To qualify for the penalty exception, the withdrawals must be a series of substantially equal periodic payments. The general idea is that you can tap your IRA (or company plan if no longer working there) before 59½ without a 10% penalty if you commit to a plan of withdrawals according to the rules set out in Section 72(t)(2)(A)(iv) of the Internal Revenue code. Clients can begin a 72(t) payment schedule from an IRA at any age, even if they are still working. These payments must continue for at least five years or until age 59½, whichever period is longer and the distributions cannot be rolled over.

There are a number of additional rules associated with 72(t) payment schedules.
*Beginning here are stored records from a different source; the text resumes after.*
File: src/hw/phold_pkg.sv
package phold_pkg;

   // core array
   localparam int NUM_CORE   = 4;
   localparam int NB_CORE_ID = 2;

   // logical processes
   localparam int NUM_LP   = 8;
   localparam int NB_LP_ID = 3;

   localparam int TIME_WID = 16;

   // room for every LP event plus one held per core
   localparam int QUEUE_DEPTH = 16;
   localparam int NB_QCOUNT   = 5;

   // random source and the fields cut from it
   localparam int NB_RAND = 24;
   localparam int NB_INC  = 3;   // increment is field + 1
   localparam int NB_WORK = 3;   // work cycles are field + 1

   typedef logic [TIME_WID-1:0]   sim_time_t;
   typedef logic [NB_LP_ID-1:0]   lp_id_t;
   typedef logic [NB_CORE_ID-1:0] core_id_t;
   typedef logic [NB_RAND-1:0]    rand_t;

   typedef enum logic [1:0] {
      st_idle,
      st_init,       // loading one event per LP
      st_running,
      st_finished    // done held until reset
   } run_state_t;

   typedef enum logic [1:0] {
      cs_idle,
      cs_work,
      cs_spawn
   } core_state_t;

endpackage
You must take consistent distributions, not modify the agreed upon schedule or account and pay the appropriate tax. If you violate this contract ( by rolling the distribution over, for example), then the 10% penalty will apply to all distributions taken prior to age 59 ½. This is known as the recapture penalty).

Take the hypothetical client Ron, for example. Ron is 60. He started a surf and paddleboard rental business when he was 56 and was desperate for cash. Ron agreed to a 72(t) series of substantially equal periodic payments from his IRA. Remember that the rule is that these payments must continue for at least five years or until age 59½, whichever period is longer.
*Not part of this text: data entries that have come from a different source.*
### config.mk
export PLATFORM = sky130hd
export DESIGN_NAME = id_stage
export DESIGN_NICKNAME = d
export VERILOG_FILES = /design/src/rtl/id_pkg.sv /design/src/rtl/inst_decoder.sv /design/src/rtl/regfile.sv /design/src/rtl/operand_forward.sv /design/src/rtl/branch_unit.sv /design/src/rtl/id_stage.sv
export VERILOG_INCLUDE_DIRS = /design/src /design/src/rtl
export SDC_FILE = /design/constraint.sdc
export NUM_CORES = 2
export LEC_CHECK = 0
export ABC_CLOCK_PERIOD_IN_PS = 12150
export BUFFER_PORTS_ARGS = -buffer_cell sky130_fd_sc_hd__buf_2
export CAP_MARGIN = 20
export CORE_UTILIZATION = 23
export DETAILED_ROUTE_END_ITERATION = 10
export GPL_ROUTABILITY_DRIVEN = 1
export PLACE_DENSITY = 0.39
export SLEW_MARGIN = 20
export SYNTH_ARGS = -nofsm -noshare
export SYNTH_HDL_FRONTEND = slang
export SYNTH_SLANG_ARGS = --single-unit
### constraint.sdc
create_clock -name clk -period 12.15 [get_ports clk]
set_input_delay 0.6075 -clock clk [delete_from_list [all_inputs] [get_ports clk]]
set_output_delay 0.6075 -clock clk [all_outputs]
set_load 0.01 [all_outputs]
Ron’s rental business is doing well, and he no longer needs the 72(t) payments from his IRA. Ron thinks that because he is older than 59 ½, he can stop taking distributions and delay the taxes due. Before Ron speaks with his advisor, he receives an automated 72(t) distribution. Ron takes the funds and rolls them into a second IRA at another institution. With that move, he has just blown the 72(t) payment schedule and will owe the 10% penalty retroactively for all prior distributions taken before he reached age 59 ½.

The unsuspecting bank that accepted the ineligible rollover will issue Form 5498 showing the rollover into their institution. Now Ron has an excess contribution that needs to be rectified.
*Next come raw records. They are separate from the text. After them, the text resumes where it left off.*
==> config.mk <==
export PLATFORM = sky130hd
export DESIGN_NAME = mult_unit
export DESIGN_NICKNAME = d
export VERILOG_FILES = /design/src/fu_pkg.sv /design/src/mult_unit.sv
export SDC_FILE = /design/constraint.sdc
export NUM_CORES = 2
export LEC_CHECK = 0
export ABC_AREA = 1
export ABC_CLOCK_PERIOD_IN_PS = 10320
export BUFFER_PORTS_ARGS = -buffer_cell sky130_fd_sc_hd__buf_2
export CAP_MARGIN = 20
export CORE_ASPECT_RATIO = 1.25
export CORE_MARGIN = 2
export CORE_UTILIZATION = 44
export CTS_BUF_LIST = sky130_fd_sc_hd__clkbuf_4
export CTS_CLUSTER_DIAMETER = 60
export DETAILED_ROUTE_END_ITERATION = 12
export PLACE_DENSITY = 0.62
export SLEW_MARGIN = 10
export SYNTH_ARGS = -nofsm -noshare
export SYNTH_HDL_FRONTEND = slang
export SYNTH_SLANG_ARGS = --single-unit
export TNS_END_PERCENT = 20
==> constraint.sdc <==
create_clock -name clock -period 10.32 [get_ports clock]
set_input_delay 0.516 -clock clock [delete_from_list [all_inputs] [get_ports clock]]
set_output_delay 0.516 -clock clock [all_outputs]
set_load 0.02 [all_outputs]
Another way a botched rollover can mess up a perfectly good 72(t) distribution schedule, is when eligible rollover dollars go into the IRA that is subject to an active 72(t) payment schedule. That rollover of new funds into this IRA will modify the IRA balance and trigger the retroactive 10% penalty.

6. Different property

If a client withdraws cash from an IRA, then only cash can be rolled back over. If a client withdraws stock from an IRA, then only that stock is eligible to be rolled back over. It must be the same property, otherwise it cannot be rolled over.

For IRA-to-IRA or Roth-to-Roth 60-day rollovers, the same property received is the property that must be rolled over. For example, an individual could not receive a distribution of cash and then roll over shares of stock that he purchases with the cash or that he currently owns. Clients cannot receive a distribution of stock in XYZ company and rollover an equivalent value in shares of ABC company stock.

There is one exception: Property distributed from a company plan can be sold and the cash received – but no other type of replacement property – can be rolled over to an IRA.

7. Divorce

When IRA funds split in a divorce are withdrawn, those funds are taxable and cannot be rolled over to the ex-spouse’s IRA. Trying to do so is a common and very expensive mistake.

For example, Jim and Jenna, both 48 years old, get divorced. It is amicable, and the former couple wants things to run as smoothly as possible. The divorce agreement states that Jim and Jenna will split Jim’s $300,000 IRA equally. Jim goes to the bank and withdraws $150,000. He deposits the money into a joint checking account with his ex-wife. Jenna writes a check for $150,000 to her own IRA and tells the bank it is a “rollover from another IRA.” Unfortunately, this cannot be rolled over. Jim will be taxed on the $150,000 and will owe a 10% penalty since he is under 59 ½. Jenna could be hit with an excess contribution penalty on the $150,000.

To avoid this tax consequence, IRA funds should be moved from one spouse’s IRA to the other’s, via a tax-free direct transfer.

The upshot of all this is that advisors should know which retirement funds can and cannot be rolled over and advise clients before any funds are moved. This simple advance planning can save a retirement account.